Taro converts React code into executable forms for each platform, including HarmonyOS. It does this through a custom renderer that translates React operations into a Taro virtual node tree, which serves as a unified intermediate representation.

The renderer implements the hostConfig interface required by ReactReconciler, providing methods such as createElement (creates an ArkUI element), createTextInstance (creates a text node), appendChild, removeChild, insertBefore, and commitUpdate (updates element properties). The following snippet shows a partial implementation:

// Partial HostConfig implementation
const hostConfig: HostConfig = {
  // Create Taro virtual node
  createInstance(type, props, _rootContainerInstance, _hostContext, internalInstanceHandle) {
    const element: TaroElement = TaroNativeModule.createTaroNode(type);
    precacheFiberNode(internalInstanceHandle, element);
    updateFiberProps(element, props);
    return element;
  },
  // Update properties
  commitUpdate(dom, updatePayload, _, oldProps, newProps) {
    updatePropsByPayload(dom, oldProps, updatePayload);
    updateFiberProps(dom, newProps);
  },
  // Insert node
  insertBefore(parent: TaroElement, child: TaroElement, refChild: TaroElement) {
    parent.insertBefore(child, refChild);
  },
  // Remove node
  removeChild(parent: TaroElement, child: TaroElement) {
    parent.removeChild(child);
  },
  // ... other methods
};

From Taro to ArkUI

Mapping the Taro virtual node tree to ArkUI involves three key steps:

Create Taro Elements : For each component type (e.g., View, Text, Image), a corresponding Taro element is instantiated. Example code:

// Create Taro element based on component type
std::shared_ptr<TaroElement> TaroDocument::CreateElement(napi_value &node) {
  TAG_NAME tag_name_ = TaroDOM::TaroElement::GetTagName(node);
  std::shared_ptr<TaroDOM::TaroElement> item;
  switch (tag_name_) {
    case TAG_NAME::SCROLL_VIEW:
      item = std::make_shared<TaroDOM::TaroScrollView>(node);
      break;
    case TAG_NAME::IMAGE:
      item = std::make_shared<TaroDOM::TaroImage>(node);
      break;
    case TAG_NAME::SPAN:
    case TAG_NAME::TEXT:
      item = std::make_shared<TaroDOM::TaroText>(node);
      break;
    case TAG_NAME::SWIPER:
      item = std::make_shared<TaroDOM::TaroSwiper>(node);
      break;
    // ... other cases
  }
  return item;
}

Create Taro RenderNodes : Each Taro element is transformed into a render node that more closely resembles ArkUI's structure.

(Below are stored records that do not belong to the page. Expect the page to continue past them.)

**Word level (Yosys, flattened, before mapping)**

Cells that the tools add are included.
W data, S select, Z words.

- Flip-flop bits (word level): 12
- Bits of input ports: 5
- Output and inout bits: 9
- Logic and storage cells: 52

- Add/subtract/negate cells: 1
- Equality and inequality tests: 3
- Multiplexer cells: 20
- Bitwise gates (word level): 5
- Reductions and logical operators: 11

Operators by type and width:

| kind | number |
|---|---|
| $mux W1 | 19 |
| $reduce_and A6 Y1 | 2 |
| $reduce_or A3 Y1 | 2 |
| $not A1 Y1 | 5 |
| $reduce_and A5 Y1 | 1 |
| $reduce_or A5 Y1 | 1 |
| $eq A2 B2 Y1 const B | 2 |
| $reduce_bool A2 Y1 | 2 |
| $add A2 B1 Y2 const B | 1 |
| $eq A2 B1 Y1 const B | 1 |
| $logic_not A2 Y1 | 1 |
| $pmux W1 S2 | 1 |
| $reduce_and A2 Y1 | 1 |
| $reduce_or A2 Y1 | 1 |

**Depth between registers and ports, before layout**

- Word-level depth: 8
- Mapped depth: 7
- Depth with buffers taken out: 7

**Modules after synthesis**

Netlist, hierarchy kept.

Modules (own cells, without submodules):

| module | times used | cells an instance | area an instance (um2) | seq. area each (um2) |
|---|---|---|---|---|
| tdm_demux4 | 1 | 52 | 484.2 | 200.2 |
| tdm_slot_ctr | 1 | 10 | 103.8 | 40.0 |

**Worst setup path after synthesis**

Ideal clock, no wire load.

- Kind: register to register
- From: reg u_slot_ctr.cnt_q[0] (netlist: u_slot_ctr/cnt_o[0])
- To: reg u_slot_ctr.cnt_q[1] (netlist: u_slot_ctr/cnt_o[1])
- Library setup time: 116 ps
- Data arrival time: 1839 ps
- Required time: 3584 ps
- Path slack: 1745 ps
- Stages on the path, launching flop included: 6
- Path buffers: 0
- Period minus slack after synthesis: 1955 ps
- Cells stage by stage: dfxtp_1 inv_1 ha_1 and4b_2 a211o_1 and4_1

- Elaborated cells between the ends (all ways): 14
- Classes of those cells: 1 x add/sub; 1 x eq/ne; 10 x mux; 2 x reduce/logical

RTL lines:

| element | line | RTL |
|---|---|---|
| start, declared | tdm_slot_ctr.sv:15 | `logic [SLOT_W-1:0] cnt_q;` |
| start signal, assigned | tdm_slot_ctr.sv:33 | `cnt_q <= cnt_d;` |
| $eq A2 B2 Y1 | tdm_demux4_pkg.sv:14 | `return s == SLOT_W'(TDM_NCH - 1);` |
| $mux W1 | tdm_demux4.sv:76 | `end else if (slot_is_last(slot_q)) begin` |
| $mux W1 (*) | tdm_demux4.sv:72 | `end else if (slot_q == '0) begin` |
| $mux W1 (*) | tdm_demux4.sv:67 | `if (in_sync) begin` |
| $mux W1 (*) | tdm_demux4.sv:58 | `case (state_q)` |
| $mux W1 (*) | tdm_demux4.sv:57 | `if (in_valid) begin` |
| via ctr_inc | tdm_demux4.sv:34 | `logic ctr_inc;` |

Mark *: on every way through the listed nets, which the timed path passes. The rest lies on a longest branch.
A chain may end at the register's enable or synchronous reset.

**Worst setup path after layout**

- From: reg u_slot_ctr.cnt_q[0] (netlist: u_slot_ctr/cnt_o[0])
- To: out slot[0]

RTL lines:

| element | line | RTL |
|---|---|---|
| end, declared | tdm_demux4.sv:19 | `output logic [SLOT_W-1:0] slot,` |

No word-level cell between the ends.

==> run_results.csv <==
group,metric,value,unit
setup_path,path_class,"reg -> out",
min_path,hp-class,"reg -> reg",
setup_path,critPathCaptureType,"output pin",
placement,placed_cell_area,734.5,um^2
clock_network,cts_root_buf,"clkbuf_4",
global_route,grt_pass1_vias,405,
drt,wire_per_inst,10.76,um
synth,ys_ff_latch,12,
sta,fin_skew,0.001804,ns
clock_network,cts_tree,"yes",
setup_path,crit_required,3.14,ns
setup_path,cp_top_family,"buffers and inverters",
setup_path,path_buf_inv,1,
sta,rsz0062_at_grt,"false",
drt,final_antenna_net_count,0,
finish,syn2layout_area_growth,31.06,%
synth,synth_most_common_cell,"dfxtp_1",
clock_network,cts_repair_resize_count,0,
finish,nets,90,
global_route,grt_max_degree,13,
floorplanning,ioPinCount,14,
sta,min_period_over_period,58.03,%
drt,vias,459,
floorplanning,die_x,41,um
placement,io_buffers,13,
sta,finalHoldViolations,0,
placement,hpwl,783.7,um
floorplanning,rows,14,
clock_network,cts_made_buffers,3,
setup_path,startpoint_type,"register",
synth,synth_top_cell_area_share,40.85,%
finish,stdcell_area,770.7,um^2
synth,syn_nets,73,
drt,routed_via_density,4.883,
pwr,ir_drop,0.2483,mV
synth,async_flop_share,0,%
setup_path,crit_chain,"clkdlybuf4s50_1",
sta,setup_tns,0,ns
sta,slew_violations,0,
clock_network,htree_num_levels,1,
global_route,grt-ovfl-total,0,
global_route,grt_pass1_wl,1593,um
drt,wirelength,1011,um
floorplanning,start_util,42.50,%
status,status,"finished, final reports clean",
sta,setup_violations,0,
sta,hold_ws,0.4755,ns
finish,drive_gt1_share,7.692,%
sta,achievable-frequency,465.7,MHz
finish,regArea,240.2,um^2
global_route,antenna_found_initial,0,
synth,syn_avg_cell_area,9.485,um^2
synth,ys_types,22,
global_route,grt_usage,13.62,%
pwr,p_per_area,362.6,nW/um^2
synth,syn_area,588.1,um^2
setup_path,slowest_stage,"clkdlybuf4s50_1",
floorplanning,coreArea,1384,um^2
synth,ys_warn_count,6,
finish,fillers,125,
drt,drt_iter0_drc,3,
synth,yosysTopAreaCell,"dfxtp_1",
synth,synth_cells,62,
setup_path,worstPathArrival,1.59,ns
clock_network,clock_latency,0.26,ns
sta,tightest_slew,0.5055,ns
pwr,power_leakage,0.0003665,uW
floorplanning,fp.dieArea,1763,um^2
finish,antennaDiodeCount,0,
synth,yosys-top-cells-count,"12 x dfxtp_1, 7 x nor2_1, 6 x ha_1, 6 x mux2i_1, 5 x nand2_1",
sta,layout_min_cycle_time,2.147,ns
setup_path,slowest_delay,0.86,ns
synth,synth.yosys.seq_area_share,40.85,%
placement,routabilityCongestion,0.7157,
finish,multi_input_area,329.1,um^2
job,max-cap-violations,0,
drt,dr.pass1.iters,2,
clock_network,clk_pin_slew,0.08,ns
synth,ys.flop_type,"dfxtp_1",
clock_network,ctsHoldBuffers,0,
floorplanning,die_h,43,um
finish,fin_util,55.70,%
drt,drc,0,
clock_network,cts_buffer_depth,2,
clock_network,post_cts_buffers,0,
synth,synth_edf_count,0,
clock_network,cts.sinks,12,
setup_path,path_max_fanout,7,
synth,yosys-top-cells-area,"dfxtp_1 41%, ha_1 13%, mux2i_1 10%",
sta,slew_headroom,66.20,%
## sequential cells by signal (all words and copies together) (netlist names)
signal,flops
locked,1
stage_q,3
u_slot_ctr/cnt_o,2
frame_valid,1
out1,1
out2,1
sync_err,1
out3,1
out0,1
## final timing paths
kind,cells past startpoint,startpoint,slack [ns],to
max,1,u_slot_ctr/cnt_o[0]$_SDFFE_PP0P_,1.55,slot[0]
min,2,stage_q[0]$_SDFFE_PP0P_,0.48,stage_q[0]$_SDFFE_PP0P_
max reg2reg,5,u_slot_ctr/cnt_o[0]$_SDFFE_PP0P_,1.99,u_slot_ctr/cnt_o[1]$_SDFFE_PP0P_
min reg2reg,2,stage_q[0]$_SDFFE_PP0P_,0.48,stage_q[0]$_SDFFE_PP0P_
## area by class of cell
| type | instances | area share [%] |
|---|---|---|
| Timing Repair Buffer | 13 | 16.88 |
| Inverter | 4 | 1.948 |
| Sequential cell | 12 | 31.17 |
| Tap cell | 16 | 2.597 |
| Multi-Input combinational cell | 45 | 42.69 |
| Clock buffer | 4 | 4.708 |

void TaroSwiper::Build() {
  if (!is_init_) {
    TaroElementRef element = std::static_pointer_cast<TaroElement>(shared_from_this());
    auto render_swiper = std::make_shared<TaroSwiperNode>(element);
    render_swiper->Build();
  }
}

Create ArkUI Nodes : The render node interacts with ArkUI's native API to instantiate actual UI components.

void TaroSwiperNode::Build() {
  NativeNodeApi *nativeNodeApi = NativeNodeApi::getInstance();
  // Create a Swiper node in ArkUI
  SetArkUINodeHandle(nativeNodeApi->createNode(ARKUI_NODE_SWIPER));
}

During this conversion, differences such as composite component structures, layer position adjustments, and platform‑specific components are handled, often requiring a dedicated Render Tree to act as an intermediate bridge.

Conclusion

The Taro framework enables React applications to run on HarmonyOS by implementing a custom renderer that converts React operations into a Taro virtual node tree and then maps that tree to ArkUI native components through a three‑step process (Taro Element → Taro RenderNode → ArkUI Node). This approach provides a robust solution for cross‑platform development on HarmonyOS.